呼吸と合わせることで横隔膜や腹横筋などの働きも多少なりとも得ることができ、インナーマッスル・アウターマッスルをバランスよく鍛えることができるようになります。
【呼吸を使ってトレーニングすることで得られる効果】
□インナーマッスルの働きも得られるようになり腰部の安定化を損ねにくくなる
□過剰に鍛えられなくなりバランスの方よりが少なくなる
□インナーマッスルとアウターマッスルのバランスが崩れにくくなる
などの効果が考えられます。
【実際のトレーニング】
・腹式呼吸
・腹式呼吸+腹筋運動(息を吐くときに腹筋を収縮させる)
要は呼吸と連動させて腹筋トレーニングを行っていけばいいわけです。
これに加え、骨盤の前後傾を意識するとより効果が高まります。
理想は骨盤の前後傾中間位を取ることになります。
腹筋トレーニングを骨盤の位置関係を意識せずに行うと、後傾位に傾きやすいです。
実際の研究でも、骨盤中間位でトレーニングを行う方が腹横筋の筋活動が高かったという報告もあります。

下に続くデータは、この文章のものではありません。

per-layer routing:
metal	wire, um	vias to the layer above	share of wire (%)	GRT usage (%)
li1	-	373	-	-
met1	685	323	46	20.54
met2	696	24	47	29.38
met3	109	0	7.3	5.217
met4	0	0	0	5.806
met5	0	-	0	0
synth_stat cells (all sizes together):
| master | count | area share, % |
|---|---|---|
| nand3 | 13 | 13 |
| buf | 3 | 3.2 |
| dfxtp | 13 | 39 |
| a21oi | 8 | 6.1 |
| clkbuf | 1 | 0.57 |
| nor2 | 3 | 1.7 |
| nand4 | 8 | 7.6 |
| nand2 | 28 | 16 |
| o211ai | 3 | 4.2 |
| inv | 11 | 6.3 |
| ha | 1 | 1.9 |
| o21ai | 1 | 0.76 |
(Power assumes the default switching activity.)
## src/rtl/lc3b_types.sv

```systemverilog
// Shared LC-3b datapath types plus the encodings used by the line arbiter.
// Latency: n/a (type definitions only).
// Backpressure: n/a.
package lc3b_types;

  // Architectural word (line address) and cache line payload.
  typedef logic [15:0]  lc3b_word;
  typedef logic [127:0] lc3b_data;

  // Arbiter FSM states. RELEASE is a one-cycle dead slot after each
  // response so the finished requester has time to drop its strobe.
  typedef enum logic [1:0] {
    IDLE    = 2'd0,
    GRANT_I = 2'd1,
    GRANT_D = 2'd2,
    RELEASE = 2'd3
  } arb_state_t;

  // Which L1 a grant belongs to.
  typedef enum logic {
    SIDE_I = 1'b0,
    SIDE_D = 1'b1
  } arb_side_t;

  localparam int LC3B_WORD_W = $bits(lc3b_word);
  localparam int LC3B_DATA_W = $bits(lc3b_data);

  // The side that loses the next tie is the one granted most recently.
  function automatic arb_side_t other_side(input arb_side_t s);
    return (s == SIDE_I) ? SIDE_D : SIDE_I;
  endfunction

endpackage

```

## src/rtl/cache_line_arbiter_rr_select.sv

```systemverilog
// Two-way round-robin pick between the I-side and D-side line requests.
// Latency: purely combinational, zero cycles.
// Backpressure: none; the caller decides when a pick is consumed.
//
// Ports:
//   want_i, want_d : requester has read or write asserted
//   last_grant     : side that completed the most recent transaction
//   grant_valid    : at least one side wants memory
//   grant_side     : chosen side (meaningful only when grant_valid)
import lc3b_types::*;

module arb_rr_select (
  input  logic      want_i,
  input  logic      want_d,
  input  arb_side_t last_grant,
  output logic      grant_valid,
  output arb_side_t grant_side
);

  always_comb begin
    grant_valid = want_i | want_d;
    grant_side  = SIDE_I;
    if (want_i && want_d) begin
      // Tie: hand the memory to whoever did not go last.
      grant_side = other_side(last_grant);
    end else if (want_d) begin
      grant_side = SIDE_D;
    end else begin
      grant_side = SIDE_I;
    end
  end

endmodule

```

## src/rtl/cache_line_arbiter.sv

```systemverilog
// Shares one physical-memory line port between the I-side and D-side L1 caches.
// Latency: request seen in IDLE reaches memory next cycle; resp/rdata return combinationally.
// Backpressure: loser waits until winner's pmem_resp, then RELEASE + IDLE (2-cycle gap).
//
// Ports:
//   clk, rst                   : clock, asynchronous active-high reset
//   i_pmem_* (address/read/write/wdata in, rdata/resp out) : I-side L1 miss port
//   d_pmem_* (address/read/write/wdata in, rdata/resp out) : D-side L1 miss port
//   pmem_*   (address/read/write/wdata out, rdata/resp in) : physical memory port
import lc3b_types::*;

module cache_line_arbiter #(
  parameter int ADDR_W = LC3B_WORD_W,
  parameter int LINE_W = LC3B_DATA_W
) (
  input  logic              clk,
  input  logic              rst,

  input  logic [ADDR_W-1:0] i_pmem_address,
  input  logic              i_pmem_read,
  input  logic              i_pmem_write,
  input  logic [LINE_W-1:0] i_pmem_wdata,
  output logic [LINE_W-1:0] i_pmem_rdata,
  output logic              i_pmem_resp,

  input  logic [ADDR_W-1:0] d_pmem_address,
  input  logic              d_pmem_read,
  input  logic              d_pmem_write,
  input  logic [LINE_W-1:0] d_pmem_wdata,
  output logic [LINE_W-1:0] d_pmem_rdata,
  output logic              d_pmem_resp,

  output logic [ADDR_W-1:0] pmem_address,
  output logic              pmem_read,
  output logic              pmem_write,
  output logic [LINE_W-1:0] pmem_wdata,
  input  logic [LINE_W-1:0] pmem_rdata,
  input  logic              pmem_resp
);

  arb_state_t state_q, state_d;
  arb_side_t  last_grant_q, last_grant_d;

  logic       want_i, want_d;
  logic       pick_vld;
  arb_side_t  pick_side;

  assign want_i = i_pmem_read | i_pmem_write;
  assign want_d = d_pmem_read | d_pmem_write;

  arb_rr_select u_rr_select (
    .want_i      (want_i),
    .want_d      (want_d),
    .last_grant  (last_grant_q),
    .grant_valid (pick_vld),
    .grant_side  (pick_side)
  );

  // Reset leaves last_grant at I so a simultaneous first request goes to D.
  always_ff @(posedge clk or posedge rst) begin
    if (rst) begin
      state_q      <= IDLE;
      last_grant_q <= SIDE_I;
    end else begin
      state_q      <= state_d;
      last_grant_q <= last_grant_d;
    end
  end

  // Next state and all outputs. Outputs depend only on the registered state
  // plus the granted side's inputs, so the unselected side never leaks onto
  // memory and never sees the other side's read data.
  always_comb begin
    state_d      = state_q;
    last_grant_d = last_grant_q;

    pmem_address = '0;
    pmem_read    = 1'b0;
    pmem_write   = 1'b0;
    pmem_wdata   = '0;
    i_pmem_rdata = '0;
    i_pmem_resp  = 1'b0;
    d_pmem_rdata = '0;
    d_pmem_resp  = 1'b0;

    unique case (state_q)
      IDLE: begin
        // pmem_resp here is stray and deliberately not looked at.
        if (pick_vld) begin
          state_d = (pick_side == SIDE_D) ? GRANT_D : GRANT_I;
        end
      end

      GRANT_I: begin
        pmem_address = i_pmem_address;
        pmem_read    = i_pmem_read;
        pmem_write   = i_pmem_write;
        pmem_wdata   = i_pmem_wdata;
        i_pmem_rdata = pmem_rdata;
        // The grant is held until memory answers even if I drops its strobe.
        if (pmem_resp) begin
          i_pmem_resp  = 1'b1;
          last_grant_d = SIDE_I;
          state_d      = RELEASE;
        end
      end

      GRANT_D: begin
        pmem_address = d_pmem_address;
        pmem_read    = d_pmem_read;
        pmem_write   = d_pmem_write;
        pmem_wdata   = d_pmem_wdata;
        d_pmem_rdata = pmem_rdata;
        if (pmem_resp) begin
          d_pmem_resp  = 1'b1;
          last_grant_d = SIDE_D;
          state_d      = RELEASE;
        end
      end

      RELEASE: begin
        // Requester is still holding the just-answered strobe this cycle;
        // sitting out one cycle keeps it from being granted a second time.
        state_d = IDLE;
      end

      default: begin
        state_d = IDLE;
      end
    endcase
  end

  // A side may issue a read or a write-back, never both at once.
  a_i_rw_exclusive : assert property (
    @(posedge clk) disable iff (rst) !(i_pmem_read && i_pmem_write)
  );

  a_d_rw_exclusive : assert property (
    @(posedge clk) disable iff (rst) !(d_pmem_read && d_pmem_write)
  );

endmodule

```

純粋な腹筋トレーニング(仰向けで上体を起こす運動)の場合は、床と背中が指一から二本分開いた状態で行うと骨盤中間位でのトレーニングとなるため効果的になります。
トレーニングを行う前に、仰向けで背中と床の間に自分の手が通りかを確認してからトレーニングに移ると意識しやすくなるかと思います。
6.まとめ
今回は、腹筋を鍛えすぎたために生じた腰痛について症例を通してまとめていきました。
腹筋自体は腰痛患者に対しても鍛えるべき筋肉として選択は間違っていませんが、方法や他の組織への関連性をしっかり認識しておかなければかえって腰痛を増悪させてしまうことになります。
トレーニングを行う際はある程度の知識をもって行うことをおススメします。
それでは本日はこの辺で。
今回も最後までお読みいただきありがとうございました!!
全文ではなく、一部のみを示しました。